Kefir grains need not be limited to fermenting just dairy. Kefir can ferment a wide variety of milk replacements and fruit juices. Almond milk, apple juice, grape juice, and coconut milk are all suitable drinks to feed kefir grains. In fact, any sweet beverages can be fermented by kefir grains into a more interesting and probiotic drink! If kefir grains are added to grape juice, they’ll ferment it into wine, apple juice will become cider, and they can even be used to brew beer. The diversity of yeast inherent in kefir (including Saccharomyces and Brettanomyces) can create very tasty ferments.
Saccharomyces cerevesiae, aka beer yeast, is an important member of the community of microorganisms within kefir grains. These yeasts feed on sugar (including fruit sugar), transforming them into alcohol and carbon dioxide.
The recipe below describes how to make kefir apple cider by fermenting apple juice. However any sweet drink can be used in place of apple juice. If you wish to create a drink with more alcohol content, consider allowing the kefir to ferment the juice for longer. Just as in wine and beermaking, be careful to limit the ferment's exposure to air, which can result in a vinegary taste.
Milk kefir grains cannot be used to ferment drinks other than milk perpetually. Their community of microorganisms is dependent on milk and does not find all the nutrients it needs in milk replacements. If kefir grains are fed these alternatives over and over, the grains will eventually loose their vigour and might die. An occasional feeding with dairy milk is all that is needed to restore the microbial balance the grains need to thrive. Interestingly, kefir grains take on the colour of whatever drinks you feed them, making them easier to find in dairy milk.
RECIPE: KEFIR APPLE CIDER
1 Tbsp kefir grains (our grains are superb for this, you can get them here)
1 litre of fresh, sweet apple juice (or other fruit juice)
Make sure the juice doesn't have preservatives in it as as potassium sorbate, which can kill the culture of kefir - along with the beneficial bacteria in your digestive tract. Mill Orchard (http://www.millorchard.co.nz/) produce the best juices we have found in NZ. Their juices can be found at New World, Pak 'N Save and Four Square stores throughout New Zealand.
Wash your kefir grains, rinsing off any curd and residue in water.

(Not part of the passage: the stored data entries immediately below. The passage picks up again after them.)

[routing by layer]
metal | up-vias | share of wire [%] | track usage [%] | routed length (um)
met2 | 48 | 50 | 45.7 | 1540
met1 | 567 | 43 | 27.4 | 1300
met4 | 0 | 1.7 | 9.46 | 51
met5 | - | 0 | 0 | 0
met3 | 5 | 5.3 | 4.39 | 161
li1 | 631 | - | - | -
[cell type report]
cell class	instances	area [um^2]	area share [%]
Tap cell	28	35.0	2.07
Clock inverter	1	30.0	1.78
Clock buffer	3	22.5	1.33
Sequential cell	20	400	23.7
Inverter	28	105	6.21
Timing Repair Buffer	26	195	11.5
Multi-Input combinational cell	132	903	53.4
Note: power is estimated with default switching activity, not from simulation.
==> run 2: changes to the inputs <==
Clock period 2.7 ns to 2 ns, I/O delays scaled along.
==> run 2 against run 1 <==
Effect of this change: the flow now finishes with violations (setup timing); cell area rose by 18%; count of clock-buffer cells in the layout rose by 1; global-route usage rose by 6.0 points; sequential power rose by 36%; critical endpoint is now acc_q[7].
--- src/rtl/cpu_bus_sized.sv ---
// CPU-to-system-bus bridge: sized reads with extension, RMW sub-word writes, IRQ sync.
// Optional bus timeout watchdog enabled by defining CPU_BUS_TIMEOUT_EN.
module cpu_bus_sized #(
  parameter int ADDR_W  = 24,
  parameter int IRQ_N   = 16,
  parameter int TIMEOUT = 255
) (
  input  logic              clk,
  input  logic              rst,
  output logic              bus_stb,
  output logic              bus_we,
  output logic [ADDR_W-3:0] bus_addr,
  input  logic [31:0]       bus_din,
  output logic [31:0]       bus_dout,
  input  logic              bus_ack,
  input  logic [IRQ_N-1:0]  bus_irq,
  input  logic              cpu_stb,
  input  logic              cpu_we,
  input  logic [1:0]        cpu_size,
  input  logic              cpu_sext,
  input  logic [ADDR_W-1:0] cpu_addr,
  output logic [31:0]       cpu_din,
  input  logic [31:0]       cpu_dout,
  output logic              cpu_ack,
  output logic              cpu_err,
  output logic [IRQ_N-1:0]  cpu_irq
);

  typedef enum logic {S_IDLE, S_WB} state_t;

  state_t           state_q, state_d;
  logic [31:0]      wbuf_q, wbuf_d;
  logic [IRQ_N-1:0] irq_s1_q, irq_s2_q;

  logic        is_byte, is_half, rmw;
  logic [7:0]  rd_byte;
  logic [15:0] rd_half;
  logic [31:0] rdata, merged;

  assign bus_addr = cpu_addr[ADDR_W-1:2];
  assign cpu_irq  = irq_s2_q;

  assign is_byte = (cpu_size == 2'b00);
  assign is_half = (cpu_size == 2'b01);
  assign rmw     = cpu_we & (is_byte | is_half);

  always_comb begin
    rd_byte = bus_din[{cpu_addr[1:0], 3'b000} +: 8];
    rd_half = bus_din[{cpu_addr[1], 4'b0000} +: 16];
    rdata   = bus_din;
    if (is_byte)
      rdata = {{24{cpu_sext & rd_byte[7]}}, rd_byte};
    else if (is_half)
      rdata = {{16{cpu_sext & rd_half[15]}}, rd_half};
  end

  // Lane replacement over the word just read back
  always_comb begin
    merged = bus_din;
    if (is_byte)
      merged[{cpu_addr[1:0], 3'b000} +: 8] = cpu_dout[7:0];
    else
      merged[{cpu_addr[1], 4'b0000} +: 16] = cpu_dout[15:0];
  end

`ifdef CPU_BUS_TIMEOUT_EN
  localparam int CW = (TIMEOUT > 0) ? $clog2(TIMEOUT + 1) : 1;
  localparam logic [CW-1:0] TMAX = CW'(TIMEOUT);
  logic [CW-1:0] cnt_q, cnt_d;
`else
  logic [31:0] unused_timeout;
  assign unused_timeout = 32'(TIMEOUT);
`endif

  always_comb begin
    state_d  = state_q;
    wbuf_d   = wbuf_q;
    bus_stb  = 1'b0;
    bus_we   = 1'b0;
    bus_dout = cpu_dout;
    cpu_ack  = 1'b0;
    cpu_err  = 1'b0;
    cpu_din  = rdata;
`ifdef CPU_BUS_TIMEOUT_EN
    cnt_d    = '0;
`endif
    unique case (state_q)
      S_IDLE: begin
        if (cpu_stb) begin
          bus_stb = 1'b1;
          if (rmw) begin
            if (bus_ack) begin
              wbuf_d  = merged;
              state_d = S_WB;
            end
          end else begin
            bus_we  = cpu_we;
            cpu_ack = bus_ack;
          end
        end
      end
      S_WB: begin
        bus_stb  = 1'b1;
        bus_we   = 1'b1;
        bus_dout = wbuf_q;
        cpu_ack  = bus_ack;
        if (bus_ack)
          state_d = S_IDLE;
      end
      default: state_d = S_IDLE;
    endcase
`ifdef CPU_BUS_TIMEOUT_EN
    // A same-cycle bus_ack beats the watchdog
    if (bus_stb && !bus_ack) begin
      if (cnt_q == TMAX) begin
        bus_stb = 1'b0;
        cpu_ack = 1'b1;
        cpu_err = 1'b1;
        cpu_din = '0;
        state_d = S_IDLE;
        wbuf_d  = wbuf_q;
      end else begin
        cnt_d = cnt_q + 1'b1;
      end
    end
`endif
    if (rst) begin
      bus_stb = 1'b0;
      cpu_ack = 1'b0;
      cpu_err = 1'b0;
      state_d = S_IDLE;
    end
  end

  always_ff @(posedge clk or posedge rst) begin
    if (rst) begin
      state_q  <= S_IDLE;
      irq_s1_q <= '0;
      irq_s2_q <= '0;
`ifdef CPU_BUS_TIMEOUT_EN
      cnt_q    <= '0;
`endif
    end else begin
      state_q  <= state_d;
      irq_s1_q <= bus_irq;
      irq_s2_q <= irq_s1_q;
`ifdef CPU_BUS_TIMEOUT_EN
      cnt_q    <= cnt_d;
`endif
    end
  end

  always_ff @(posedge clk) begin
    wbuf_q <= wbuf_d;
  end

endmodule

--- config.mk ---
export PLATFORM = sky130hd
export DESIGN_NAME = cpu_bus_sized
export DESIGN_NICKNAME = d
export VERILOG_FILES = /design/src/rtl/cpu_bus_sized.sv
export SDC_FILE = /design/constraint.sdc
export NUM_CORES = 1
export LEC_CHECK = 0
export CAP_MARGIN = 20
export CORE_MARGIN = 10
export CORE_UTILIZATION = 40
export DETAILED_ROUTE_END_ITERATION = 6
export GPL_TIMING_DRIVEN = 0
export HOLD_SLACK_MARGIN = 0.02
export PLACE_DENSITY_LB_ADDON = 0.08
export SYNTH_ARGS = -nofsm -noshare
export SYNTH_HDL_FRONTEND = slang
export SYNTH_SLANG_ARGS = --single-unit
--- constraint.sdc ---
create_clock -name clk -period 2.35 [get_ports clk]
set_clock_uncertainty 0.1 [all_clocks]
set_input_delay 0.235 -clock clk [delete_from_list [all_inputs] [get_ports clk]]
set_output_delay 0.235 -clock clk [all_outputs]
set_load 0.05 [all_outputs]
==> impl_metrics.csv <==
group,metric,value,unit
outcome,status,"completed",
sta,slew_viol_final,0,
grt,grt_usage,20.8,%
final_layout,n_antenna_cell,0,
critical_path,r2r_setup_slack,0.29,ns
synthesis,synth-main-ff-cell,"dfrtp_1",
grt,grt_pass1_wl,24200,µm
grt,overflow,0,
sta,slew-limit-headroom,41.1,%
synthesis,synth_xor_area_share,0,%
synthesis,synth_top_area_share,22.9,%
hold_path,hold_path_class,"input port to async pin",
die,core-area,0.0103,mm²
detailed_routing,post_drt_wl_per_cell,22.6,µm
sta,post-route-min-period,2.30,ns
synthesis,synth_fa_ha_area_share,1.49,%
final_layout,fin_util,62.4,%
pwr,design_power_total,3.69,mW
cts,cts_setup_buffers,0,
die,rows,37,
synthesis,ys_seq_elements,65,
grt,grt_pass1_vias,4230,
sta,worst_pin_slew,0.883,ns
detailed_routing,viasPerCell,5.63,
synthesis,synthCells,368,
synthesis,synth_compound_area_share,19.5,%
detailed_routing,drt_iter0_markers,315,
detailed_routing,ant_nets,0,
synthesis,synth_cell_type_count,41,
detailed_routing,vias,4017,
placed_design,dp_hpwl,12600,µm
run,drv_cap,0,
cts,numCtsBuffers,9,
cts,postCtsHoldBufs,0,
critical_path,worstPathMaxFanout,10,
pwr,total_leakage_power,2.63,nW
grt,grt_max_degree,34,
sta,hold_violations,0,
synthesis,synth_top_family_by_area,"compound AO/OA/AOI/OAI gates",
synthesis,synth_simple_gate_area_share,9.58,%
cts,clk_path_buf_depth,2,
synthesis,synth_area,0.00419,mm²
die,die_h,122,µm
sta,rsz0062_at_grt,"no",
synthesis,yosysWarnings,0,
final_layout,syn_to_final_growth,53.1,%
cts,insertion_delay,0.34,ns
placed_design,portBuffers,193,
critical_path,crit_required,2.02,ns
synthesis,synth_fp_nets,485,
final_layout,fin_cells,713,
critical_path,crit_type,"input port to output pin",
cts,cts_tree,"done",
synthesis,synth_top_cell_by_area,"edfxtp_1",
cts,clk_pin_slew_worst_paths,0.08,ns
critical_path,critPathCaptureType,"output pin",
die,fp.dieW,122,µm
pwr,vdd_drop_max,0.283,mV
detailed_routing,post-route-drc-count,0,
placed_design,place_inst,698,
synthesis,synth_edf_count,32,
sta,timing.fmax,436,MHz
final_layout,drive_gt1_share,25.8,%
die,dieArea,0.0150,mm²
final_layout,nets,689,
synthesis,synth_area_leaders,"edfxtp_1 23%, dfrtp_1 20%, mux2_2 8.9%, buf_4 4.7%, mux2i_1 4.5%",
cts,htree_levels,3,
critical_path,worstPathArrival,1.96,ns
sta,setup_viol,0,
synthesis,yosys-top-cells-count,"33 x dfrtp_1, 33 x mux2_2, 32 x edfxtp_1",
die,initial_utilization,40.8,%
critical_path,setup.worst_path.start_class,"input port",
placed_design,place.gp.congestion,0.874,
sta,fin_crit_sh,97.7,%
detailed_routing,wirelength,16100,µm
grt,antenna_found_initial,0,
synthesis,avgSynthCellArea,11.4,µm²
synthesis,synthMuxAreaShare,17.8,%
pwr,powerDensity,576,mW/mm²
synthesis,seq_area_frac_synth,42.6,%
die,io_pins,218,
final_layout,fillers,906,
cts,clock-sinks,65,
detailed_routing,drt_pass1_iterations,5,
cts,ctsRootBufferMaster,"clkbuf_8",
synthesis,synthArstFlopShare,50.8,%
## layer usage
| metal | track usage, % | share of wire [%] | up-vias |
|---|---|---|---|
| met5 | 0 | 0 | - |
| met4 | 4.86 | 1.3 | 0 |
| met3 | 7.12 | 10 | 14 |
| met2 | 34.0 | 47 | 240 |
| met1 | 26.0 | 41 | 1942 |
| li1 | - | - | 1821 |
## report_power, final
group          internal [mW]  total (mW)  switching, mW
Sequential              1.24        1.26         0.0106
Combinational          0.492        1.33          0.839
Clock                  0.627        1.11          0.482
Total                   2.36        3.69           1.33
## registers in the layout, summed over array words and instances, names as in the netlist
signal,flops
irq_s1_q,16
cpu_irq,16
state_q,1
wbuf_q,32
## worst paths after layout
path                             start      endpoint  cells past startpoint
setup / recovery           cpu_size[0]   cpu_din[11]                      6
hold / removal                     rst       state_q                      2
setup reg to reg               state_q     wbuf_q[4]                      2
hold reg to reg            irq_s1_q[5]    cpu_irq[5]                      0
max in group asynchronous          rst  irq_s1_q[12]                      3
min in group clk           bus_irq[11]  irq_s1_q[11]                      1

Toss the grains into the apple juice. Tighten the lid on the bottle, and leave to ferment at room temperature for 1-2 days.
Pour the juice through a sieve to retrieve the grains and fill juice back into the bottle. Grains can now be used to make more cider or go back into dairy milk. Rinse the grains first before adding to dairy milk.
Continue to ferment at room temperature for 1-7 days, checking on it daily, releasing the pressure that builds up from the fermentation by opening the bottle and shutting it again. Sample the brew occationally (every 2-3 days) and enjoy when the taste, effervescence and alcohol content are to your liking.
The kefir apple cider can then be transferred to the fridge and enjoyed within 1-2 weeks.
It is very important to release the pressure EVERY day! We have learnt the hard way and one bottle literally exploded after 4 days of not releasing the built up pressure.